James Burge – Projects Abroad

This summer I was fortunate enough to work with Projects Abroad and travel to Cambodia and participate in a public health program for a month. Cambodia, one of the poorest Asian countries, is underdeveloped compared to the rest of southeast Asia and many Cambodian people rarely, if ever, have access to a doctor or proper medicine. I spent two weeks in the country’s capitol, Phnom Penh. In Phnom Penh I spent most days traveling to some of the cities least funded schools and performed basic check ups on children aged 5 to 10. Most of these children came from farming families and many had wounds which had become or were becoming infected. A major component of the check ups was cleaning and disinfecting these wounds in an effort to mitigate the odds of amputation. My group always had professional doctors with us and we were therefore allowed to prescribe some medication as well as give children necessary vitamins to fight the all-too-present malnutrition many Cambodian children face. After we completed our medical work for the day we usually had time to interact and play with the children. My group also went to a rehabilitation center for HIV+ patients who often also had mental and/or physical disabilities. At the rehabilitation center we took blood pressure, checked heart rate, and tested the blood sugar of the patients. This experience was especially moving for me.

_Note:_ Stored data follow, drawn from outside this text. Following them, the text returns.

$ cat config.mk
export PLATFORM = sky130hd
export DESIGN_NAME = serial_host_port
export DESIGN_NICKNAME = d
export VERILOG_FILES = /design/src/rtl/serial_host_pkg.sv /design/src/rtl/serial_fifo.sv /design/src/rtl/serial_host_dp.sv /design/src/rtl/serial_host_ctrl.sv /design/src/rtl/serial_host_port.sv
export SDC_FILE = /design/constraint.sdc
export NUM_CORES = 1
export LEC_CHECK = 0
export ABC_AREA = 1
export BUFFER_PORTS_ARGS = -buffer_cell sky130_fd_sc_hd__buf_2
export CAP_MARGIN = 15
export CORE_MARGIN = 4
export CORE_UTILIZATION = 55
export CTS_CLUSTER_SIZE = 40
export DETAILED_ROUTE_END_ITERATION = 10
export PLACE_DENSITY = 0.7
export SLEW_MARGIN = 20
export SYNTH_ARGS = -nofsm -noshare
export SYNTH_HDL_FRONTEND = slang
export SYNTH_HIERARCHICAL = 1
export SYNTH_SLANG_ARGS = --single-unit
$ cat constraint.sdc
create_clock -name clk -period 6.1 [get_ports clk]
set_clock_uncertainty 0.2 [all_clocks]
set_input_delay 0.61 -clock clk [delete_from_list [all_inputs] [get_ports clk]]
set_output_delay 0.61 -clock clk [all_outputs]
set_load 0.005 [all_outputs]
$ cat src/rtl/serial_host_pkg.sv
package serial_host_pkg;
  localparam int BYTE_W = 8;
  localparam int REG_W  = 32;
  localparam int IRQ_W  = 3;

  localparam logic [1:0] ADDR_DATA = 2'd0;
  localparam logic [1:0] ADDR_CTRL = 2'd1;
  localparam logic [1:0] ADDR_STAT = 2'd2;
  localparam logic [1:0] ADDR_IEN  = 2'd3;

  localparam int DATA_RX_FLAG = 8;
  localparam int DATA_TX_FLAG = 9;
  localparam int CTRL_HOST_IE = 13;
  localparam int CTRL_TX_BUSY = 14;

  localparam int EV_RX_VALID = 0;
  localparam int EV_TX_LOW   = 1;
  localparam int EV_RX_OVF   = 2;

  typedef struct packed {
    logic              txPush;
    logic              rxPop;
    logic [BYTE_W-1:0] txData;
  } strobe_t;

  typedef struct packed {
    logic              txFull;
    logic              txEmpty;
    logic              rxFull;
    logic              rxEmpty;
    logic [BYTE_W-1:0] rxHead;
    logic              rxStored;
    logic              rxDropped;
    logic              txFellLow;
  } dpStat_t;
endpackage

$ cat src/rtl/serial_fifo.sv
module serial_fifo #(
  parameter int WIDTH = 8,
  parameter int DEPTH = 16,
  localparam int CNT_W = $clog2(DEPTH + 1),
  localparam int PTR_W = (DEPTH > 1) ? $clog2(DEPTH) : 1
) (
  input  logic             clk,
  input  logic             rstN,
  input  logic             push,
  input  logic             pop,
  input  logic [WIDTH-1:0] wrData,
  output logic [WIDTH-1:0] rdData,
  output logic             full,
  output logic             empty,
  output logic [CNT_W-1:0] count
);
  localparam logic [PTR_W-1:0] LAST_PTR = PTR_W'(DEPTH - 1);
  localparam logic [CNT_W-1:0] FULL_CNT = CNT_W'(DEPTH);

  logic [WIDTH-1:0] mem [DEPTH];
  logic [PTR_W-1:0] wrPtr, rdPtr;
  logic             doPush, doPop;

  assign full   = (count == FULL_CNT);
  assign empty  = (count == '0);
  assign doPush = push && !full;
  assign doPop  = pop && !empty;
  assign rdData = mem[rdPtr];

  function automatic logic [PTR_W-1:0] nextPtr(input logic [PTR_W-1:0] p);
    return (p == LAST_PTR) ? '0 : p + PTR_W'(1);
  endfunction

  always_ff @(posedge clk) begin
    if (doPush) mem[wrPtr] <= wrData;
  end

  always_ff @(posedge clk) begin
    if (!rstN) begin
      wrPtr <= '0;
      rdPtr <= '0;
      count <= '0;
    end else begin
      if (doPush) wrPtr <= nextPtr(wrPtr);
      if (doPop)  rdPtr <= nextPtr(rdPtr);
      case ({doPush, doPop})
        2'b10:   count <= count + CNT_W'(1);
        2'b01:   count <= count - CNT_W'(1);
        default: count <= count;
      endcase
    end
  end
endmodule

$ cat src/rtl/serial_host_dp.sv
module serial_host_dp
  import serial_host_pkg::*;
#(
  parameter int FIFO_DEPTH = 16,
  parameter int LOW_MARK   = 2,
  localparam int CNT_W = $clog2(FIFO_DEPTH + 1)
) (
  input  logic              clk,
  input  logic              rstN,
  input  strobe_t           strobe,
  input  logic              txReady,
  output logic [BYTE_W-1:0] txByte,
  output logic              txValid,
  input  logic [BYTE_W-1:0] rxByte,
  input  logic              rxValid,
  output dpStat_t           stat
);
  localparam logic [CNT_W:0] LOW_V = (CNT_W + 1)'(LOW_MARK);

  logic [CNT_W-1:0]  txCount, rxCount;
  logic              txFull, txEmpty, rxFull, rxEmpty;
  logic              txPushEff, txPopEff, rxPushEff;
  logic [BYTE_W-1:0] rxHeadRaw;
  logic [CNT_W:0]    txCountWide, txNextWide;
  logic              unusedRxCount;

  assign txPushEff = strobe.txPush && !txFull;
  assign txPopEff  = txReady && !txEmpty;
  assign rxPushEff = rxValid && !rxFull;
  assign txValid   = !txEmpty;
  assign unusedRxCount = ^rxCount;

  serial_fifo #(.WIDTH(BYTE_W), .DEPTH(FIFO_DEPTH)) txFifo (
    .clk(clk), .rstN(rstN),
    .push(strobe.txPush), .pop(txReady),
    .wrData(strobe.txData), .rdData(txByte),
    .full(txFull), .empty(txEmpty), .count(txCount)
  );

  serial_fifo #(.WIDTH(BYTE_W), .DEPTH(FIFO_DEPTH)) rxFifo (
    .clk(clk), .rstN(rstN),
    .push(rxValid), .pop(strobe.rxPop),
    .wrData(rxByte), .rdData(rxHeadRaw),
    .full(rxFull), .empty(rxEmpty), .count(rxCount)
  );

  always_comb begin
    txCountWide = {1'b0, txCount};
    txNextWide  = txCountWide
                + {{CNT_W{1'b0}}, txPushEff}
                - {{CNT_W{1'b0}}, txPopEff};
  end

  always_comb begin
    stat           = '0;
    stat.txFull    = txFull;
    stat.txEmpty   = txEmpty;
    stat.rxFull    = rxFull;
    stat.rxEmpty   = rxEmpty;
    stat.rxHead    = rxEmpty ? '0 : rxHeadRaw;
    stat.rxStored  = rxPushEff;
    stat.rxDropped = rxValid && rxFull;
    stat.txFellLow = (txCountWide > LOW_V) && (txNextWide <= LOW_V);
  end
endmodule

$ cat src/rtl/serial_host_ctrl.sv
module serial_host_ctrl
  import serial_host_pkg::*;
(
  input  logic             clk,
  input  logic             rstN,
  input  logic [1:0]       regAddr,
  input  logic             regWrEn,
  input  logic [REG_W-1:0] regWrData,
  output logic [REG_W-1:0] regRdData,
  input  logic             shifterBusy,
  input  dpStat_t          stat,
  output strobe_t          strobe,
  output logic             irqOut,
  output logic             hostIe,
  output logic [IRQ_W-1:0] irqStat
);
  logic [IRQ_W-1:0] irqEn;
  logic [IRQ_W-1:0] evSet;
  logic [IRQ_W-1:0] evClr;
  logic             wrData, wrCtrl, wrStat, wrIen;
  logic             txBusy;
  logic             unusedBits;

  assign unusedBits = ^{regWrData[REG_W-1:CTRL_HOST_IE+1],
                        regWrData[CTRL_HOST_IE-1:DATA_TX_FLAG+1],
                        stat.rxFull};

  assign wrData = regWrEn && (regAddr == ADDR_DATA);
  assign wrCtrl = regWrEn && (regAddr == ADDR_CTRL);
  assign wrStat = regWrEn && (regAddr == ADDR_STAT);
  assign wrIen  = regWrEn && (regAddr == ADDR_IEN);

  always_comb begin
    strobe        = '0;
    strobe.txPush = wrData && regWrData[DATA_TX_FLAG];
    strobe.rxPop  = wrData && regWrData[DATA_RX_FLAG];
    strobe.txData = regWrData[BYTE_W-1:0];
  end

  always_comb begin
    evSet              = '0;
    evSet[EV_RX_VALID] = stat.rxStored;
    evSet[EV_TX_LOW]   = stat.txFellLow;
    evSet[EV_RX_OVF]   = stat.rxDropped;
    evClr              = wrStat ? regWrData[IRQ_W-1:0] : '0;
  end

  always_ff @(posedge clk) begin
    if (!rstN) begin
      hostIe  <= 1'b0;
      irqEn   <= '0;
      irqStat <= '0;
    end else begin
      if (wrCtrl) hostIe <= regWrData[CTRL_HOST_IE];
      if (wrIen)  irqEn  <= regWrData[IRQ_W-1:0];
      irqStat <= (irqStat & ~evClr) | evSet;
    end
  end

  assign txBusy = !stat.txEmpty || shifterBusy;
  assign irqOut = hostIe && |(irqStat & irqEn);

  always_comb begin
    regRdData = '0;
    case (regAddr)
      ADDR_DATA: begin
        regRdData[BYTE_W-1:0]  = stat.rxHead;
        regRdData[DATA_RX_FLAG] = !stat.rxEmpty;
        regRdData[DATA_TX_FLAG] = !stat.txFull;
      end
      ADDR_CTRL: begin
        regRdData[CTRL_HOST_IE] = hostIe;
        regRdData[CTRL_TX_BUSY] = txBusy;
      end
      ADDR_STAT: regRdData[IRQ_W-1:0] = irqStat;
      default:   regRdData[IRQ_W-1:0] = irqEn;
    endcase
  end
endmodule

$ cat src/rtl/serial_host_port.sv
module serial_host_port
  import serial_host_pkg::*;
#(
  parameter int FIFO_DEPTH = 16,
  parameter int LOW_MARK   = 2
) (
  input  logic        clk,
  input  logic        rstN,
  input  logic [1:0]  regAddr,
  input  logic        regWrEn,
  input  logic [31:0] regWrData,
  output logic [31:0] regRdData,
  output logic [7:0]  txByte,
  output logic        txValid,
  input  logic        txReady,
  input  logic        shifterBusy,
  input  logic [7:0]  rxByte,
  input  logic        rxValid,
  output logic        irqOut
);
  strobe_t          strobe;
  dpStat_t          dpStat;
  logic             hostIe;
  logic [IRQ_W-1:0] irqStat;

  serial_host_ctrl u_ctrl (
    .clk(clk), .rstN(rstN),
    .regAddr(regAddr), .regWrEn(regWrEn), .regWrData(regWrData),
    .regRdData(regRdData), .shifterBusy(shifterBusy),
    .stat(dpStat), .strobe(strobe), .irqOut(irqOut),
    .hostIe(hostIe), .irqStat(irqStat)
  );

  serial_host_dp #(.FIFO_DEPTH(FIFO_DEPTH), .LOW_MARK(LOW_MARK)) u_dp (
    .clk(clk), .rstN(rstN), .strobe(strobe),
    .txReady(txReady), .txByte(txByte), .txValid(txValid),
    .rxByte(rxByte), .rxValid(rxValid), .stat(dpStat)
  );
endmodule

==> impl_metrics.env, run 1 <==
export IMPL_antenna_left=0
export IMPL_layout_cells_non_filler=1660
export IMPL_grt_use_total=0.197
export IMPL_dieArea_um2=27300
export IMPL_htree_levels=1
export IMPL_cp_max_fo=76
export IMPL_hold_violations=0
export IMPL_io_buffers=48
export IMPL_vias_per_cell=5.34
export IMPL_synthCells=1294
export IMPL_routabilityCongestion=0.886
export IMPL_numCtsBuffers=30
export IMPL_clk_path_buf_depth=3
export IMPL_slew_headroom=0.378
export IMPL_register_area_um2=8520
export IMPL_worst_pin_slew_ns=0.930
export IMPL_cp_required_ns=5.29
export IMPL_overflow=0
export IMPL_min_period_ns=3.80
export IMPL_core_um2=24300
export IMPL_drt_iter0_drc=693
export IMPL_rsz0062_at_grt="no"
export IMPL_setup_violations=0
export IMPL_path_class="reg2out"
export IMPL_hpwlAfterDp_um=16900
export IMPL_rows=57
export IMPL_final_area_um2=14900
export IMPL_fmax_ghz=0.263
export IMPL_place_ws_ns=2.85
export IMPL_cts_tree="done"
export IMPL_die_h_um=165
export IMPL_dr_total_vias=8872
export IMPL_setup_tns_final_ns=0
export IMPL_die_w_um=165
export IMPL_fillCellCount=1919
export IMPL_avgSynthCellArea_um2=10.5
export IMPL_syn_to_final_growth_pct=9.52
export IMPL_routedWlPerCell_um=16.4
export IMPL_hp_class="in2reg"
export IMPL_p_per_area_nw_per_um2=355
export IMPL_grt_pass1_wl_um=42400
export IMPL_startpoint_type="register"
export IMPL_final_core_util=0.613
export IMPL_clock_sinks=297
export IMPL_multi_input_area_um2=3770
export IMPL_dp_cells=1603
export IMPL_cts_resized=0
export IMPL_num_io_pins=90
export IMPL_grt_max_degree=129
export IMPL_grt_pass1_vias=8135
export IMPL_drc=0
export IMPL_syn_area_um2=13600
export IMPL_place_area_um2=13800
export IMPL_fin_nets=1386
export IMPL_critPathCaptureType="primary output"
export IMPL_insertion_delay_ns=0.53
export IMPL_start_util=0.560
export IMPL_status="completed"
export IMPL_yosys_warnings=6
export IMPL_antenna_found_initial=1
export IMPL_clk_pin_slew_ns=0.06
export IMPL_cts_setup_buffers=0
export IMPL_drt_first_pass_iters=5
export IMPL_arrival_ns=2.99
export IMPL_wirelength_um=27200
export IMPL_fin_crit_sh=0.622
export IMPL_finalPower_mw=5.29
export IMPL_drv_slew=0
export IMPL_p_leak_nw=5.80
export IMPL_postCtsHoldBufs=0
export IMPL_drive_above_1_share=0.109
export IMPL_holdWs_ns=0.108
export IMPL_peakVddDrop_v=0.000252
export IMPL_cap_violations=0
export IMPL_cts_root_buf="clkbuf_16"
export IMPL_setup_ws_ns=2.30
## layout make-up
cell class	count	area share
flip-flops and latches	297	0.571
multi-input cells	706	0.253
clock buffers	40	0.0583
inverters	223	0.0563
well taps	324	0.0272
repair buffers	53	0.0189
clock inverters	16	0.0145
diodes	1	0.000168
## power breakdown
group	internal (mW)	leakage, nW	switching [mW]	total, mW
Clock	1.21	0.533	0.738	1.95
Combinational	0.362	2.62	0.675	1.04
Sequential	2.26	2.64	0.0478	2.31
Total	3.83	5.80	1.46	5.29
## placed cells by master, fill, tap and decap left out, types with 2 or more instances in the layout
cell type,n
dfxtp_2,2
nand3b_1,4
nand4_1,6
xor2_1,7
xnor2_1,3
clkinv_1,4
o21ai_1,7
inv_1,219
buf_2,48
clkbuf_16,31
buf_4,4
ha_1,26
clkbuf_8,6
a21oi_1,90
nand3_1,133
inv_6,2
edfxtp_1,256
nor2_1,78
nor3_1,3
o211ai_1,44
dfxtp_1,37
inv_2,3
bufinv_16,5
and3_1,2
nor2_2,5
clkinv_2,3
conb_1,20
nand3_2,2
clkbuf_1,3
o21ai_0,76
nand2_2,3
dfxtp_4,2
nand2_1,171
o211ai_2,20
## worst max-delay path: stages, from the launching register on
cell	delay, ns
dfxtp_4	0.69
buf_4	0.67
o21ai_0	0.23
nand3_1	0.15
nand3_1	0.18
nand2_1	0.12
inv_1	0.05
nor2_1	0.08
inv_1	0.05
nor2_1	0.08
buf_2	0.12
## state kept, by name, summed over array words and instances, names as in the netlist, named ones only
name,cells
u_dp/rxFifo/wrPtr,4
u_dp/rxFifo/rdPtr,4
u_dp/rxFifo/mem,128
u_dp/rxFifo/count,5
u_dp/txFifo/wrPtr,4
u_dp/txFifo/mem,128
u_dp/txFifo/rdPtr,4
u_ctrl/irqEn,3
u_ctrl/hostIe,1
u_dp/txFifo/count,5
u_ctrl/irqStat,3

After spending two weeks in Phnom Penh, I travelled to a much more rural part of Cambodia in the province of Kampong Speu. In the Cambodian countryside I did more medical work in rural schools and slept at the house of a local family. The check up work in the schools was roughly the same as the work in Phnom Penh. Other than working in schools, my group would travel into areas so rural that children did not go to school and the families all worked on their farms. The children there did not attend school and thus we would go from house to house in small villages and perform checkups in yards and on porches in order to get to them. It was here that I felt like our work in Cambodia was most important. My trip to Cambodia taught me an unspeakable amount and I experienced so many things I had not encountered before.

 

 

 

Projects Abroad Cambodia Link:  https://www.projects-abroad.org/volunteer-destinations/volunteer-cambodia/high-school-specials/medicine-and-healthcare/public-health/

My Favorite Service Experience

This year I enjoyed volunteering at the Lunar New Year banquet. Most students who volunteered take Chinese at Friends, but I do not. This event allowed me to learn about the culture and this very important holiday. My job at the banquet was mainly putting temporary tattoos on small children, but I also learned some Chinese calligraphy, which was very interesting. Furthermore, I enjoyed eating the amazing Chinese food and learning a couple Chinese words and phrases.

James Burge Service Day Reflection

As a new ninth grader, I enjoyed working with the Youth and Philanthropy Initiative. I think I now fully understand  the mission  of this organization and I do believe in the idea of connecting adolescents to social issues. By not only introducing high schoolers to what may be unfamiliar social issues, but also giving them freedom to choose individual organizations which work against social issues that they are passionate about it is an effective way for high schoolers to become involveled.

I also enjoyed hearing about the ideas and organizations that other groups came up with and found. I was fortunate enough to be a judge during the final round, and being able to have a say in which wonderful organization won the grant was a great experience. Being able to listen to my peers present their passion in specific social issues was powerful and enabled me to learn about various social issues. Listening to the presentations made by other groups was my favorite part of service day.